My XAH drank and drove from the time he was a teenager, didn't get caught by the police until he was 41. Of course he promised it would never happen again because he would never drink again, he went to AA for a few months and the first time I had to go out of town for work he got drunk. I could hear it in his voice on the phone. Of course he denied it. He was an A class liar when it came to lying about drinking. Eventually it destroyed my trust in him. He also continued to drink and drive despite ALL the consequences that could have held for him AND our family...not to mention the innocent people he could hurt!

By the end, I was living in a constant state of anxiety. Always scared, angry and/or sad. It was a miserable existence , always waiting for that other shoe to drop. He got very emotionally manipulative with me, threatening suicide a few times... that pretty much pushed me off what was left of the rocker I was on.

22 years of marriage ( 26 together, actually, yesterday would have been our 25th wedding anniversary) 2 kids, a comfortable home with pets, toys and nice vehicles to drive.... and I called it quits. He promised the only promise he would ever keep was that he would lie to me forever to feed his demons. I believed him and decided I didn't want to spend the rest of my life with a spouse I couldn't trust or who didn't care about how his irresponsible actions could damage MY life.
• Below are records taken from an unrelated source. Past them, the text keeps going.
==> config.mk <==
export PLATFORM = sky130hd
export DESIGN_NAME = gpio_irq
export DESIGN_NICKNAME = d
export VERILOG_FILES = /design/src/rtl/gpio_pkg.sv /design/src/rtl/gpio_irq_edge.sv /design/src/rtl/gpio_irq.sv
export SDC_FILE = /design/constraint.sdc
export NUM_CORES = 1
export LEC_CHECK = 0
export CAP_MARGIN = 25
export CORE_MARGIN = 4
export CORE_UTILIZATION = 25
export DETAILED_ROUTE_END_ITERATION = 8
export GPL_TIMING_DRIVEN = 0
export SYNTH_ARGS = -nofsm -noshare
export SYNTH_HDL_FRONTEND = slang
export SYNTH_SLANG_ARGS = --single-unit
==> constraint.sdc <==
create_clock -name clk_i -period 1.2 [get_ports clk_i]
set_input_delay 0.12 -clock clk_i [delete_from_list [all_inputs] [get_ports clk_i]]
set_output_delay 0.12 -clock clk_i [all_outputs]
set_load 0.01 [all_outputs]
==> src/rtl/gpio_pkg.sv <==
// Shared constants, register map and helpers for the GPIO interrupt block.
package gpio_pkg;

  localparam int unsigned GPIO_IRQ_REG_W = 32;
  localparam int unsigned GPIO_IRQ_BE_W  = GPIO_IRQ_REG_W / 8;

  localparam logic [GPIO_IRQ_REG_W-1:0] GPIO_IRQ_STATE_REG  = 32'h0000_0000;
  localparam logic [GPIO_IRQ_REG_W-1:0] GPIO_IRQ_ENABLE_REG = 32'h0000_0004;
  localparam logic [GPIO_IRQ_REG_W-1:0] GPIO_IRQ_RISE_REG   = 32'h0000_0008;
  localparam logic [GPIO_IRQ_REG_W-1:0] GPIO_IRQ_FALL_REG   = 32'h0000_000C;
  localparam logic [GPIO_IRQ_REG_W-1:0] GPIO_IRQ_TEST_REG   = 32'h0000_0010;
  localparam logic [GPIO_IRQ_REG_W-1:0] GPIO_IRQ_INPUT_REG  = 32'h0000_0014;

  typedef enum logic [2:0] {
    IRQ_REG_NONE,
    IRQ_REG_STATE,
    IRQ_REG_ENABLE,
    IRQ_REG_RISE,
    IRQ_REG_FALL,
    IRQ_REG_TEST,
    IRQ_REG_INPUT
  } irq_reg_e;

  // Expand byte enables into a per-bit lane mask.
  function automatic logic [GPIO_IRQ_REG_W-1:0] be_to_mask(input logic [GPIO_IRQ_BE_W-1:0] be);
    logic [GPIO_IRQ_REG_W-1:0] mask;
    mask = '0;
    for (int b = 0; b < int'(GPIO_IRQ_BE_W); b++) begin
      mask[b*8 +: 8] = {8{be[b]}};
    end
    return mask;
  endfunction

  // Map a register-window offset onto a register select; anything else is unmapped.
  function automatic irq_reg_e decode_reg(input logic [GPIO_IRQ_REG_W-1:0] off);
    irq_reg_e sel;
    case (off)
      GPIO_IRQ_STATE_REG:  sel = IRQ_REG_STATE;
      GPIO_IRQ_ENABLE_REG: sel = IRQ_REG_ENABLE;
      GPIO_IRQ_RISE_REG:   sel = IRQ_REG_RISE;
      GPIO_IRQ_FALL_REG:   sel = IRQ_REG_FALL;
      GPIO_IRQ_TEST_REG:   sel = IRQ_REG_TEST;
      GPIO_IRQ_INPUT_REG:  sel = IRQ_REG_INPUT;
      default:             sel = IRQ_REG_NONE;
    endcase
    return sel;
  endfunction

endpackage

==> src/rtl/gpio_irq_edge.sv <==
// Per-pin rise/fall event detector with a primed flag that masks the first
// post-reset cycle, so the reset value of the previous sample never fakes an edge.
module gpio_irq_edge #(
  parameter int unsigned Width = 8
) (
  input  logic             clk,
  input  logic             rst_n,
  input  logic [Width-1:0] gpi,
  input  logic [Width-1:0] rise_en,
  input  logic [Width-1:0] fall_en,
  output logic [Width-1:0] evt_c
);

  logic [Width-1:0] gpi_q;
  logic             primed;

  always_ff @(posedge clk or negedge rst_n) begin
    if (!rst_n) begin
      gpi_q  <= '0;
      primed <= 1'b0;
    end else begin
      gpi_q  <= gpi;
      primed <= 1'b1;
    end
  end

  assign evt_c = {Width{primed}} &
                 ((gpi & ~gpi_q & rise_en) | (~gpi & gpi_q & fall_en));

endmodule

==> src/rtl/gpio_irq.sv <==
// Edge/level interrupt generator for debounced GPIO inputs with a small
// device-bus register window and a single registered level interrupt.
module gpio_irq
  import gpio_pkg::*;
#(
  parameter int unsigned GpiWidth  = 8,
  parameter int unsigned AddrWidth = 32,
  parameter int unsigned DataWidth = 32,
  parameter int unsigned RegAddr   = 12
) (
  input  logic                 clk_i,
  input  logic                 rst_ni,
  input  logic                 device_req_i,
  input  logic [AddrWidth-1:0] device_addr_i,
  input  logic                 device_we_i,
  input  logic [3:0]           device_be_i,
  input  logic [DataWidth-1:0] device_wdata_i,
  output logic                 device_rvalid_o,
  output logic [DataWidth-1:0] device_rdata_o,
  input  logic [GpiWidth-1:0]  gpi_i,
  output logic                 irq_o
);

  logic [GpiWidth-1:0] intr_state;
  logic [GpiWidth-1:0] intr_enable;
  logic [GpiWidth-1:0] rise_en;
  logic [GpiWidth-1:0] fall_en;

  logic [GpiWidth-1:0] state_next;
  logic [GpiWidth-1:0] enable_next;
  logic [GpiWidth-1:0] rise_next;
  logic [GpiWidth-1:0] fall_next;

  logic [GpiWidth-1:0] evt_c;
  logic [GpiWidth-1:0] lane_mask;
  logic [GpiWidth-1:0] wdata_pins;
  logic [GpiWidth-1:0] w1c_clear;
  logic [GpiWidth-1:0] test_set;
  logic [DataWidth-1:0] rdata_c;

  irq_reg_e reg_sel;
  logic     wr;
  logic     rd;

  // Upper address bits and wdata bits beyond the pin count carry no meaning here.
  logic unused_bus;
  assign unused_bus = ^{device_addr_i, device_wdata_i};

  assign wr         = device_req_i & device_we_i;
  assign rd         = device_req_i & ~device_we_i;
  assign reg_sel    = decode_reg(GPIO_IRQ_REG_W'(device_addr_i[RegAddr-1:0]));
  assign lane_mask  = GpiWidth'(be_to_mask(device_be_i));
  assign wdata_pins = GpiWidth'(device_wdata_i) & lane_mask;

  gpio_irq_edge #(
    .Width (GpiWidth)
  ) u_edge (
    .clk     (clk_i),
    .rst_n   (rst_ni),
    .gpi     (gpi_i),
    .rise_en (rise_en),
    .fall_en (fall_en),
    .evt_c   (evt_c)
  );

  // Register write effects; a hardware event always beats a same-cycle clear.
  always_comb begin
    w1c_clear   = '0;
    test_set    = '0;
    enable_next = intr_enable;
    rise_next   = rise_en;
    fall_next   = fall_en;
    if (wr) begin
      case (reg_sel)
        IRQ_REG_STATE:  w1c_clear   = wdata_pins;
        IRQ_REG_ENABLE: enable_next = (intr_enable & ~lane_mask) | wdata_pins;
        IRQ_REG_RISE:   rise_next   = (rise_en & ~lane_mask) | wdata_pins;
        IRQ_REG_FALL:   fall_next   = (fall_en & ~lane_mask) | wdata_pins;
        IRQ_REG_TEST:   test_set    = wdata_pins;
        default:        ;
      endcase
    end
    state_next = (intr_state & ~w1c_clear) | evt_c | test_set;
  end

  // Read mux; write-only and unmapped offsets read as zero.
  always_comb begin
    rdata_c = '0;
    case (reg_sel)
      IRQ_REG_STATE:  rdata_c = DataWidth'(intr_state);
      IRQ_REG_ENABLE: rdata_c = DataWidth'(intr_enable);
      IRQ_REG_RISE:   rdata_c = DataWidth'(rise_en);
      IRQ_REG_FALL:   rdata_c = DataWidth'(fall_en);
      IRQ_REG_INPUT:  rdata_c = DataWidth'(gpi_i);
      default:        rdata_c = '0;
    endcase
  end

  always_ff @(posedge clk_i or negedge rst_ni) begin
    if (!rst_ni) begin
      intr_state      <= '0;
      intr_enable     <= '0;
      rise_en         <= '0;
      fall_en         <= '0;
      irq_o           <= 1'b0;
      device_rvalid_o <= 1'b0;
      device_rdata_o  <= '0;
    end else begin
      intr_state      <= state_next;
      intr_enable     <= enable_next;
      rise_en         <= rise_next;
      fall_en         <= fall_next;
      irq_o           <= |(state_next & enable_next);
      device_rvalid_o <= rd;
      device_rdata_o  <= rd ? rdata_c : '0;
    end
  end

endmodule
It wasn't easy for me to end my marriage, but it was worth it. I learned I could love him from a distance. I will always have love in my heart for the father of my children, but we are not compatible any more. We've both found new partners, he has a drinking buddy again in his new woman and I have a man I can trust,who enjoys the same activities I do, AND have intelligent conversations with.

Wishing you strength and peace while you navigate all this stuff.

*hugs*
Yes, I could have written your post myself. Whether they do it intentionally to hurt us or not, the end result is the same, we are left feeling used. Not a care is given to how their behavior affects others and that is something that I just will never get. Thanks for your input.